|Title:||Aberrant nuclear localization of EBP50 promotes colorectal carcinogenesis in xenotransplanted mice by modulating TCF-1 and beta-catenin interactions||Authors:||Lin, Yu-Yu
Huang, Chi-Ying F.
|Issue Date:||2012||Journal Volume:||122||Journal Issue:||5||Start page/Pages:||1881-1894||Source:||J. Clin. Invest.||Abstract:||
Dysregulation of canonical Wnt signaling is thought to play a role in colon carcinogenesis. beta-Catenin, a key mediator of the pathway, is stabilized upon Wnt activation and accumulates in the nucleus, where it can interact with the transcription factor T cell factor (TCF) to transactivate gene expression. Normal colonic epithelia express a truncated TCF-1 form, called dnTCF-1, that lacks the critical beta-catenin-binding domain and behaves as a transcriptional suppressor. How the cell maintains a balance between the two forms of TCF-1 is unclear. Here, we show that ERNI-binding phosphoprotein 50 (EBP50) modulates the interaction between beta-catenin and TCF-1. We observed EBP50 localization to the nucleus of human colorectal carcinoma cell lines at low cell culture densities and human primary colorectal tumors that manifested a poor clinical outcome. In contrast, EBP50 was primarily membranous in confluent cell lines.

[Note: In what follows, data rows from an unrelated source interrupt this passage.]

File: config.mk
export PLATFORM = sky130hd
export DESIGN_NAME = token_stream_rom
export DESIGN_NICKNAME = d
export VERILOG_FILES = /design/src/rtl/token_stream_rom.sv
export SDC_FILE = /design/constraint.sdc
export NUM_CORES = 2
export LEC_CHECK = 0
export ABC_AREA = 1
export CORE_MARGIN = 4
export CORE_UTILIZATION = 25
export CTS_CLUSTER_SIZE = 14
export DETAILED_ROUTE_END_ITERATION = 8
export PLACE_DENSITY = 0.45
export SYNTH_ARGS = -nofsm -noshare
export SYNTH_HDL_FRONTEND = slang
export SYNTH_SLANG_ARGS = --single-unit
File: constraint.sdc
create_clock -name clk -period 2.8 [get_ports clk]
set_clock_uncertainty 0.1 [all_clocks]
set_input_delay 0.56 -clock clk [delete_from_list [all_inputs] [get_ports clk]]
set_output_delay 0.56 -clock clk [all_outputs]
set_load 0.005 [all_outputs]
File: src/rtl/token_stream_rom.sv
// token_stream_rom: writable token store streamed over valid/ready, with a combinational debug read port.
// Optional TOKEN_ROM_CHECKSUM_EN adds csum, the modular sum of accepted tokens.
module token_stream_rom #(
    parameter int DATA_W   = 8,
    parameter int DEPTH    = 100,
    parameter int ADDR_W   = 7,
    parameter int END_CODE = 10
) (
    input  logic              clk,
    input  logic              rst_n,
    input  logic              start,
    input  logic              abort,
    input  logic [ADDR_W-1:0] base_addr,
    output logic              tok_valid,
    input  logic              tok_ready,
    output logic [DATA_W-1:0] tok_data,
    output logic              tok_last,
    output logic              busy,
    output logic              done,
    output logic              err,
    input  logic              wr_en,
    input  logic [ADDR_W-1:0] wr_addr,
    input  logic [DATA_W-1:0] wr_data,
    input  logic [ADDR_W-1:0] rd_addr,
`ifdef TOKEN_ROM_CHECKSUM_EN
    output logic [DATA_W-1:0] csum,
`endif
    output logic [DATA_W-1:0] rd_data
);
    typedef enum logic [1:0] {IDLE, SEND, DONE} state_t;
    localparam logic [ADDR_W:0]   DEPTH_X   = (ADDR_W+1)'(DEPTH);
    localparam logic [ADDR_W-1:0] LAST_ADDR = ADDR_W'(DEPTH-1);
    localparam logic [DATA_W-1:0] END_TOK   = DATA_W'(END_CODE);
    localparam logic [DATA_W-1:0] IMG [8] = '{DATA_W'(1), DATA_W'(5), DATA_W'(22), DATA_W'(1),
                                              DATA_W'(0), DATA_W'(20), DATA_W'(9), DATA_W'(10)};
    state_t            state;
    logic [ADDR_W-1:0] ptr;
    logic [DATA_W-1:0] mem [DEPTH];
    assign tok_valid = state == SEND;
    assign busy      = state != IDLE;
    assign done      = state == DONE;
    assign tok_last  = tok_valid && (tok_data == END_TOK || ptr == LAST_ADDR);
    assign rd_data   = {1'b0, rd_addr} < DEPTH_X ? mem[rd_addr] : '0;
    always_ff @(posedge clk) begin
        if (!rst_n) begin
            for (int i = 0; i < DEPTH; i++)
                mem[i] <= i < 8 ? IMG[i[2:0]] : END_TOK;
        end else if (wr_en && {1'b0, wr_addr} < DEPTH_X) begin
            mem[wr_addr] <= wr_data;
        end
    end
    // Nonblocking reads of mem give read-before-write on a same-cycle write to ptr+1.
    always_ff @(posedge clk) begin
        if (!rst_n) begin
            state    <= IDLE;
            ptr      <= '0;
            tok_data <= '0;
            err      <= 1'b0;
`ifdef TOKEN_ROM_CHECKSUM_EN
            csum     <= '0;
`endif
        end else if (abort) begin
            state <= IDLE;
        end else begin
            case (state)
                IDLE: if (start) begin
`ifdef TOKEN_ROM_CHECKSUM_EN
                    csum <= '0;
`endif
                    if ({1'b0, base_addr} < DEPTH_X) begin
                        ptr      <= base_addr;
                        tok_data <= mem[base_addr];
                        err      <= 1'b0;
                        state    <= SEND;
                    end else begin
                        err   <= 1'b1;
                        state <= DONE;
                    end
                end
                SEND: if (tok_ready) begin
`ifdef TOKEN_ROM_CHECKSUM_EN
                    csum <= csum + tok_data;
`endif
                    if (tok_last) begin
                        state <= DONE;
                    end else begin
                        ptr      <= ptr + 1'b1;
                        tok_data <= mem[ptr + 1'b1];
                    end
                end
                default: state <= IDLE;
            endcase
        end
    end
endmodule

Word-level counts from Yosys, hierarchy flattened

Memories as Yosys holds them, arrays and structs flattened.
Index checks and enable logic that the tools add are counted.

Add/sub/neg operators: 1
Multiply operators: 0
Divide/modulo/power cells: 0
Magnitude comparators: 3
Eq/ne operators: 9
Shifts and indexed selects: 0
Muxes and demuxes: 24
Bitwise operators: 2
Reductions and logical operators: 11

Operators by type and width:

| cell                | count |
|---|---|
| $mux 8              | 6 |
| $mux 7              | 5 |
| $lt 7x7->1 const B  | 3 |
| $pmux 8 s2          | 1 |
| $pmux 7 s2          | 1 |
| $eq 8x4->1 const B  | 1 |
| $mux 2              | 4 |
| $reduce_or 8->1     | 1 |
| $add 7x1->7 const B | 1 |
| $eq 7x7->1 const B  | 1 |
| $mux 1              | 6 |
| $ne 2x2->1 const B  | 3 |
| $reduce_and 3->1    | 2 |
| $reduce_and 6->1    | 1 |
| $ne 2x1->1 const B  | 2 |
| $pmux 2 s2          | 1 |
| $reduce_bool 2->1   | 2 |
| $eq 2x1->1 const B  | 1 |
| $eq 2x2->1 const B  | 1 |
| $logic_and 1x1->1   | 2 |
| $logic_not 2->1     | 1 |
| $not 1->1           | 2 |
| $reduce_or 2->1     | 1 |
| $logic_or 1x1->1    | 1 |

Register bits after elaboration: 18
Latch bits: 0
RAM bits: 800
ROM bits: 0
Logic and storage cells: 55
Memories: 1

Memory list:

| name | words | bits a word | rd ports | clocked after Yosys merged registers in | write ports | RTL line | source |
|---|---|---|---|---|---|---|---|
| mem  | 100   | 8           | 3        | 0                                       | 100         | 38       | `logic [DATA_W-1:0] mem [DEPTH];` |

Logic depth before layout (Yosys ltp)

Word-level depth: 7
Mapped depth: 18
Depth with buffers taken out: 15

Worst setup path after synthesis

Ideal clock, no wire load.

Path kind: input -> output
From: input port rd_addr[3]
To: output port rd_data[7]
Arrival: 1,861 ps
Setup slack: 279 ps
Stages: 8
Buffers on the path: 2
Path through: clkbuf_1 nor2_1 clkbuf_1 o211ai_1 nand4_1 nand3_1 nand3_1 o21a_1

Cells in the longest elaborated chain, start to end: 2
Elaborated cells on any way between the ends: 3

RTL lines:

| what                                        | RTL line | source |
|---|---|---|
| start: declaration                          | 24       | `input logic [ADDR_W-1:0] rd_addr,` |
| $mem_v2 100x8 or $lt 7x7->1 (tied branches) | --       |  |
| $mux 8 *                                    | 43       | `assign rd_data = {1'b0, rd_addr} < DEPTH_X ? mem[rd_addr] : '0;` |
| end: declaration                            | 28       | `output logic [DATA_W-1:0] rd_data` |

Every way passes the cells marked *; elsewhere a longest branch is shown, timed or not.

Worst setup path in the final report

From: input port rd_addr[1]
To: output port rd_data[5]

Same word-level chain as after synthesis.

==> results_dict.tcl <==
set metrics [dict create \
    drt_pass1_iterations 8 \
    cts_tree "done" \
    synth_mux_area_share_pct 0 \
    syn-instance-count 8762 \
    p_per_area_nw_per_um2 549 \
    worstPathRequired_ns 2.14 \
    wl_per_cell_um 25.8 \
    grt.overflow.total 0 \
    drv_slew 0 \
    clock_sinks 1042 \
    clk_pin_slew_ns 0.06 \
    holdBufCountCts 0 \
    rows 187 \
    synth-compound-area-share_pct 14.6 \
    dpl.hpwl_um 249000 \
    cts_made_buffers 133 \
    dpl.cell_count 13200 \
    register_area_um2 31100 \
    via_per_inst 5.17 \
    grt_first_pass_wirelength_um 484000 \
    outcome "finished, violations left" \
    drv_cap 0 \
    p_leak_nw 37.0 \
    critPathMaxFanout 19 \
    synth_xor_area_share_pct 0.0819 \
    via_count 70200 \
    globalplace.congestion 0.979 \
    synth_area_per_cell_um2 7.50 \
    multi_input_area_um2 31500 \
    synth_top_family_by_area "simple AND/OR/NAND/NOR gates" \
    drive_above_1_share_pct 20.7 \
    fillers 27500 \
    synthSimpleGateAreaFrac_pct 28.8 \
    synth_seq_area_share_pct 47.4 \
    area_delta_synth_final_pct 36.7 \
    whs_ns 0.363 \
    synth_top_area_share_pct 46.8 \
    instances_no_fill 13600 \
    dieHeight_um 521 \
    synth_top_area_cell "edfxtp_1" \
    route.detailed.drc 0 \
    grt_pass1_vias 66100 \
    fmaxAchievable_mhz 290 \
    syn_area_um2 65700 \
    hp-class "register to register" \
    worst_pin_slew_ns 1.21 \
    finish.utilization_pct 34.5 \
    cts_root_buf "clkbuf_16" \
    setup_ws_ns -0.650 \
    postRouteAntennaNets 0 \
    ir_drop_v 0.000690 \
    ys_top_cells_by_area "edfxtp_1, nand2_1, nand3_1, o21ai_0, nor2_1" \
    start_util_pct 25.2 \
    nets 9988 \
    ys_ff_latch 1042 \
    grt_max_degree 78 \
    synth_warnings 0 \
    period_share_pct 123 \
    slew_headroom_pct 19.3 \
    die_x_um 521 \
    layout_commonest_cell "nand2_1" \
    num_io_pins 56 \
    mostFrequentLayoutCells "nand2_1, buf_4, nand3_1" \
    critPathLaunchType "input pin" \
    cp-end-kind "output pin" \
    io_buffers 55 \
    violations "setup timing" \
    antenna_found_initial 14 \
    clk_latency_ns 0.83 \
    htree_levels 4 \
    drtIter0Drc 8379 \
    critical_path_class "input pin to output pin" \
    hold_viol_final 0 \
    grtUsageTotal_pct 24.5 \
    yosysUniqueCellTypes 41 \
    clock_path_buffers 3 \
    cp_data_arrival_time_ns 2.79 \
    coreArea_um2 261000 \
    fp.dieArea_um2 271000 \
    rsz0062_at_grt "yes" \
    period_needed_ns 3.45 \
    synthAdderAreaFrac_pct 0.0190 \
    setup_violations 14 \
    wirelength_um 349000 \
]
-- logic make-up after synthesis --
kind of cell	count (synthesis)
AOI/OAI and AO/OA	1734
xor gates and xnor gates	4
adders and majority gates	1
buffers and inverters	1445
DFF	1042
other	1
and+or+nand+nor	4535
-- per-stage QoR --
step	total power, W	area (um2)	TNS, ns	setup slack (ns)
after floorplan	0.0240	66500	0	0.279
after global placement	0.0301	81700	-181.65	-1.67
after detailed placement	0.0301	81700	-206.04	-1.62
after CTS	0.0486	87900	-5.08	-0.733
after global routing	0.0511	89800	-5.02	-0.690
final	0.0493	89800	-4.42	-0.650
-- routing by layer --
metal  global-route usage (%)  routed length (um)  vias to the layer above
met1                     32.9              147000                    34100
met3                     4.16               28300                      688
li1                         -                   -                    32000
met4                     11.2               18000                        2
met2                     38.7              156000                     3450
met5                        0                  17                        -
-- timing repair --
item                                    CTS  global route
cloned                                    9            15
endpoints found under the setup margin   18            17
resized for setup                       369           280
pin swaps                                87           104
buffers inserted                         37            43
hold endpoints to repair                  0             0
-- cells in the mapped netlist, drive strengths merged --
| master | number |
|---|---|
| nand4 | 30 |
| o41ai | 1 |
| nand3 | 1382 |
| nor4b | 1 |
| o211ai | 335 |
| nor3 | 1 |
| inv | 720 |
| or2 | 9 |
| nor2 | 964 |
| a311oi | 1 |
| o22ai | 37 |
| o21a | 1 |
| clkinv | 5 |
| nor4 | 3 |
| nand2 | 2145 |
| a21oi | 579 |
| xnor2 | 1 |
| edfxtp | 1024 |
| dfxtp | 18 |
| o311ai | 1 |
| xor2 | 3 |
| buf | 429 |
| o221ai | 2 |
| a211oi | 5 |
| conb | 1 |
| o21ai | 771 |
| ha | 1 |
| clkbuf | 291 |
| a31oi | 1 |
-- critical path, cell delays in order --
cell	delay (ns)
buf_8	0.13
inv_8	0.18
buf_12	0.19
buf_6	0.23
a21oi_1	0.06
o21ai_1	0.08
nand3_1	0.12
nand3_2	0.12
nand4_1	0.35
nand3_1	0.22
nand3_2	0.09
buf_6	0.15
nand2_8	0.07
inv_2	0.04
buf_6	0.10
-- path summary, 6_finish.rpt --
kind / startpoint / end / slack, ns / depth (start not counted)
worst max-delay path: rd_addr[1] / rd_data[5] / -0.65 / 15
worst min register to register: ptr[5]$_SDFFE_PN0P_ / ptr[5]$_SDFFE_PN0P_ / 0.36 / 2
worst min-delay path: ptr[5]$_SDFFE_PN0P_ / ptr[5]$_SDFFE_PN0P_ / 0.36 / 2
worst max register to register: ptr[0]$_SDFFE_PN0P_ / tok_data[2]$_SDFFE_PN0P_ / -0.05 / 15
-- cell type report --
class	count	share of cell area (%)
Clock buffer	163	3.88
Inverter	725	3.14
Sequential cell	1042	34.6
Timing Repair Buffer	1550	17.3
Multi-Input combinational cell	6498	35.1
Clock inverter	79	0.990
Tap cell	3496	4.87
Timing Repair inverter	2	0.0195
Antenna cell	5	0.0139
-- flip-flops by register name, summed over array words and instances (netlist names) --
register  cells
state         2
err           1
tok_data      8
mem        1024
ptr           7
-- report_power, final --
part	internal (W)	switching, W	total, W
clock	0.0102	0.00752	0.0177
combinational	0.00468	0.00817	0.0128
sequential	0.0181	0.000639	0.0187
No activity file was read; power rests on OpenSTA's default activity.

Aberrantly located EBP50 stabilized conventional beta-catenin/TCF-1 complexes and connected beta-catenin to dnTCF-1 to form a ternary molecular complex that enhanced Wnt/beta-catenin signaling events, including the transcription of downstream oncogenes such as c-Myc and cyclin D1. Genome-wide analysis of the EBP50 occupancy pattern revealed consensus binding motifs bearing similarity to Wnt-responsive element. Conventional chromatin immunoprecipitation assays confirmed that EBP50 bound to genomic regions highly enriched with TCF/LEF binding motifs. Knockdown of EBP50 in human colorectal carcinoma cell lines compromised cell cycle progression, anchorage-independent growth, and tumorigenesis in nude mice. We therefore suggest that nuclear EBP50 facilitates colon tumorigenesis by modulating the interaction between beta-catenin and TCF-1.